Even better, I think, would be a community that was closer to us. As suburbs go, we're pretty walkable: we have a nearby grocery store, restaurants, and library (what more does a person want? if a person is me, anyway.) With a little tweaking - such as extending the sidewalks surrounding the grocery store so that they actually extend into the surrounding neighborhoods, instead of dumping pedestrians into traffic in random places - this could be a suburb friendly to unsteady older adults on foot. Oh, and also we'd have to do something about that big road, the one with all the cars. This tends to be a theme in my alternate scenarios. It's not exactly that's I'm anticar, it's just I'd rather there were many, many more places where cars were not. (Am I willing to give up my car to achieve this scenario? No! I mean, not yet.)

So. I'm really not any closer to figuring this one out (and there's the added intractability of the fact that this is a real person with a real problem that we really need to address, sooner than later, and it needs to be affordable and also needs to not involve anyone moving into our basement) (which would be imperfect anyway, because of all the stairs) (notice how I'm not even mentioning the personality problems.)

 And now, for something completely different: it's Western Wear week, and I totally caved.


Not-pink boots were so completely not an option.
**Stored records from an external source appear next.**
==> config.mk <==
export PLATFORM = sky130hd
export DESIGN_NAME = seat_query_responder
export DESIGN_NICKNAME = d
export VERILOG_FILES = /design/src/rtl/seat_query_responder.sv
export SDC_FILE = /design/constraint.sdc
export NUM_CORES = 1
export LEC_CHECK = 0
export CAP_MARGIN = 15
export CORE_AREA = 2 2 205 207
export CTS_BUF_LIST = sky130_fd_sc_hd__clkbuf_8 sky130_fd_sc_hd__clkbuf_16
export DETAILED_ROUTE_END_ITERATION = 8
export DIE_AREA = 0 0 207 209
export PLACE_DENSITY = 0.83
export RECOVER_POWER = 50
export SYNTH_ARGS = -nofsm -noshare
export SYNTH_HDL_FRONTEND = slang
export SYNTH_SLANG_ARGS = --single-unit
==> constraint.sdc <==
create_clock -name clk -period 14.2 [get_ports clk]
set_clock_uncertainty 0.2 [all_clocks]
set_input_delay 2.84 -clock clk [delete_from_list [all_inputs] [get_ports clk]]
set_output_delay 2.84 -clock clk [all_outputs]
set_load 0.01 [all_outputs]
Wednesday, January 20, 2010

You Know What I Hate?

Western Days at Helen's preschool. Oh, sure, it sounds so seasonal and festive: the Stock Show's in town! Let's learn about farm animals and wear Western gear and make Western-y things like bandanas stamped with horseshoes! Which is all fine and good until the pony stops, with a short sobbing screech, at the wear Western gear part. Because here's the deal: we don't actually have any Western gear lying around the house, at least not in five-year-old girl size. No little Western vests. No pink Western hats with the curlicues and the bolo-tie straps. And certainly no $30 Western cowboy boots, in pink or any other color. So that Western Days either means a panicked run to Target at 7:30 p.m. on a school night, or 24 hours of sobbing. Guess which one we picked? Kill me.
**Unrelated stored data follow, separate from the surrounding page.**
<file path="src/rtl/cbus_arbiter_pkg.sv">
// ============================================================================
//  Module   : cbus_arbiter_pkg
//  Purpose  : Cache-bus request/response types and burst-length decode.
//  Revision : 1.0
// ============================================================================
`default_nettype none

package cbus_arbiter_pkg;

    typedef enum logic [1:0] {
        MSIZE1 = 2'd0,
        MSIZE2 = 2'd1,
        MSIZE4 = 2'd2
    } msize_t;

    typedef enum logic [2:0] {
        MLEN1  = 3'd0,
        MLEN2  = 3'd1,
        MLEN4  = 3'd2,
        MLEN8  = 3'd3,
        MLEN16 = 3'd4
    } mlen_t;

    typedef struct packed {
        logic        valid;
        logic        is_write;
        logic [31:0] addr;
        msize_t      size;
        mlen_t       len;
        logic [3:0]  strobe;
        logic [31:0] data;
    } cbus_req_t;

    typedef struct packed {
        logic        ready;
        logic        last;
        logic [31:0] data;
    } cbus_resp_t;

    // Number of beats in a burst of the given encoded length.
    function automatic logic [4:0] mlen_beats(input mlen_t len);
        case (len)
            MLEN1:   return 5'd1;
            MLEN2:   return 5'd2;
            MLEN4:   return 5'd4;
            MLEN8:   return 5'd8;
            MLEN16:  return 5'd16;
            default: return 5'd1;
        endcase
    endfunction

endpackage

`default_nettype wire

</file>
<file path="src/rtl/cbus_arbiter_rr_pick.sv">
// ============================================================================
//  Module   : rr_pick
//  Purpose  : Combinational round-robin picker: first requester at or after
//             the pointer, scanning upward with wrap-around.
//  Revision : 1.0
// ============================================================================
`default_nettype none

module rr_pick #(
    parameter int NUM   = 2,
    parameter int IDX_W = $clog2(NUM)
) (
    input  logic [NUM-1:0]   req,
    input  logic [IDX_W-1:0] ptr,
    output logic [IDX_W-1:0] idx,
    output logic             found
);

    localparam int c_SUM_W = IDX_W + 1;

    logic [c_SUM_W-1:0] w_sum;
    logic [IDX_W-1:0]   w_cand;

    // Scan from the farthest offset down so the nearest requester wins last.
    always_comb begin
        found  = 1'b0;
        idx    = '0;
        w_sum  = '0;
        w_cand = '0;
        for (int i = NUM - 1; i >= 0; i--) begin
            w_sum = {1'b0, ptr} + c_SUM_W'(i);
            if (w_sum >= c_SUM_W'(NUM)) begin
                w_sum = w_sum - c_SUM_W'(NUM);
            end
            w_cand = w_sum[IDX_W-1:0];
            if (req[w_cand]) begin
                found = 1'b1;
                idx   = w_cand;
            end
        end
    end

endmodule

`default_nettype wire

</file>
<file path="src/rtl/cbus_arbiter.sv">
// ============================================================================
//  Module   : cbus_arbiter
//  Purpose  : Round-robin arbiter from the cache masters onto the single
//             memory-side cache bus; grant is held for a whole burst.
//  Revision : 1.0
// ============================================================================
`default_nettype none

module cbus_arbiter
    import cbus_arbiter_pkg::*;
#(
    parameter int NUM_MASTERS = 2
) (
    input  logic                           clk,
    input  logic                           resetn,
    input  cbus_req_t                      mreq  [NUM_MASTERS],
    output cbus_resp_t                     mresp [NUM_MASTERS],
    output cbus_req_t                      sreq,
    input  cbus_resp_t                     sresp,
    output logic [$clog2(NUM_MASTERS)-1:0] owner,
    output logic                           busy
);

    localparam int c_IDX_W = $clog2(NUM_MASTERS);

    localparam logic [0:0] c_IDLE = 1'b0;
    localparam logic [0:0] c_BUSY = 1'b1;

    logic [0:0]             r_state;
    logic [0:0]             w_state_next;
    logic [c_IDX_W-1:0]     r_owner;
    logic [c_IDX_W-1:0]     w_owner_next;
    logic [c_IDX_W-1:0]     r_rr_ptr;
    logic [c_IDX_W-1:0]     w_rr_next;
    logic [4:0]             r_beat;
    logic [4:0]             w_beat_next;
    logic [NUM_MASTERS-1:0] w_req_valid;
    logic [c_IDX_W-1:0]     w_pick_idx;
    logic                   w_pick_found;
    logic                   w_owner_valid;
    logic                   w_done;

    for (genvar j = 0; j < NUM_MASTERS; j++) begin : g_master
        assign w_req_valid[j] = mreq[j].valid;
        assign mresp[j] = (r_state == c_BUSY && r_owner == c_IDX_W'(j)) ? sresp : '0;
    end

    rr_pick #(
        .NUM   (NUM_MASTERS),
        .IDX_W (c_IDX_W)
    ) u_pick (
        .req   (w_req_valid),
        .ptr   (r_rr_ptr),
        .idx   (w_pick_idx),
        .found (w_pick_found)
    );

    assign w_owner_valid = mreq[r_owner].valid;
    assign w_done        = sresp.ready && sresp.last;

    always_ff @(posedge clk) begin
        if (!resetn) begin
            r_state  <= c_IDLE;
            r_owner  <= '0;
            r_rr_ptr <= '0;
            r_beat   <= '0;
        end else begin
            r_state  <= w_state_next;
            r_owner  <= w_owner_next;
            r_rr_ptr <= w_rr_next;
            r_beat   <= w_beat_next;
        end
    end

    always_comb begin
        w_state_next = r_state;
        w_owner_next = r_owner;
        w_rr_next    = r_rr_ptr;
        w_beat_next  = r_beat;
        case (r_state)
            c_IDLE: begin
                w_beat_next = '0;
                if (w_pick_found) begin
                    w_state_next = c_BUSY;
                    w_owner_next = w_pick_idx;
                end
            end
            c_BUSY: begin
                // An owner abandoning its request does not earn a turn advance.
                if (!w_owner_valid) begin
                    w_state_next = c_IDLE;
                    w_beat_next  = '0;
                end else if (w_done) begin
                    w_state_next = c_IDLE;
                    w_beat_next  = '0;
                    w_rr_next    = (r_owner == c_IDX_W'(NUM_MASTERS - 1)) ?
                                   '0 : r_owner + c_IDX_W'(1);
                end else if (sresp.ready) begin
                    w_beat_next = r_beat + 5'd1;
                end
            end
            default: begin
                w_state_next = c_IDLE;
                w_beat_next  = '0;
            end
        endcase
    end

    always_comb begin
        busy  = (r_state == c_BUSY);
        owner = r_owner;
        sreq  = '0;
        if (r_state == c_BUSY) begin
            sreq = mreq[r_owner];
        end
    end

`ifndef SYNTHESIS
    always_ff @(posedge clk) begin
        if (resetn && r_state == c_BUSY) begin
            assert (w_owner_valid)
                else $error("cbus_arbiter: owner %0d dropped valid mid-transaction", r_owner);
            if (sresp.ready) begin
                assert (sresp.last == (5'(r_beat + 5'd1) == mlen_beats(mreq[r_owner].len)))
                    else $error("cbus_arbiter: last does not agree with burst length at beat %0d", r_beat);
            end
        end
    end
`endif

endmodule

`default_nettype wire

</file>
Helen cried herself to sleep last night on the subject of Why can't we go buy a cowgirl hat? And woke up the morning crying for real about I want some COWGIRL BOOTS. And went to school not crying, but all pink and puffy and tender. In her completely non-Western leggings and striped shirt. Because even though she had a very Western-y jeans and a flowery button-up blouse, these weren't really cowgirl things without the boots and the hat. So why even bother, really?

God. At first I was game. "Oh, you really want to wear Western stuff because your friends are going to be wearing Western stuff," I said. "I really see that. Well, luckily you have some Western stuff. And you can wear Dad's cowboy hat!"

Then I started to get mad. "Western Wear Day is really only for wearing stuff you already have around the house," I said. "Not for going out and buying new special stuff that you're only going to wear once."

And finally I lost my temper. "Because last time we rushed out and bought special shoes for school? You didn't even wear them to the program we bought them for." I held up the white shoes with the rainbow lace-ups, and also the brand-new shoes that we bought two weeks ago and which haven't been worn yet, not even once, and also the sneakers she went and bought with her grandma at the beginning of school and which have been worn maybe once, if that. "We are not buying any more special shoes for special occasions until these shoes have gotten worn, and I mean it!"

Commence the weeping and the sobbing and the guilt. This is my absolutely least favorite thing about parenting--how it ropes me into stupid materialistic dramas that I outgrew or opted out of thirty years ago, and makes me feel like a total asshole for not just going along (how hard is it to rush out and buy $35 of special crap, anyway? yes, it's annoying, but is it going to break the budget for the month? not really, so what's the hold up? why not just buy $35 of felted plastic knickknack and make the girl happy? also, shouldn't we go to the damn Stock Show this weekend like apparently everybody else in town? don't we owe it to our kids, or the moment, or posterity, or something?)

You know what I hate? Social pressure.

Happy Wednesday. With a side of bitter.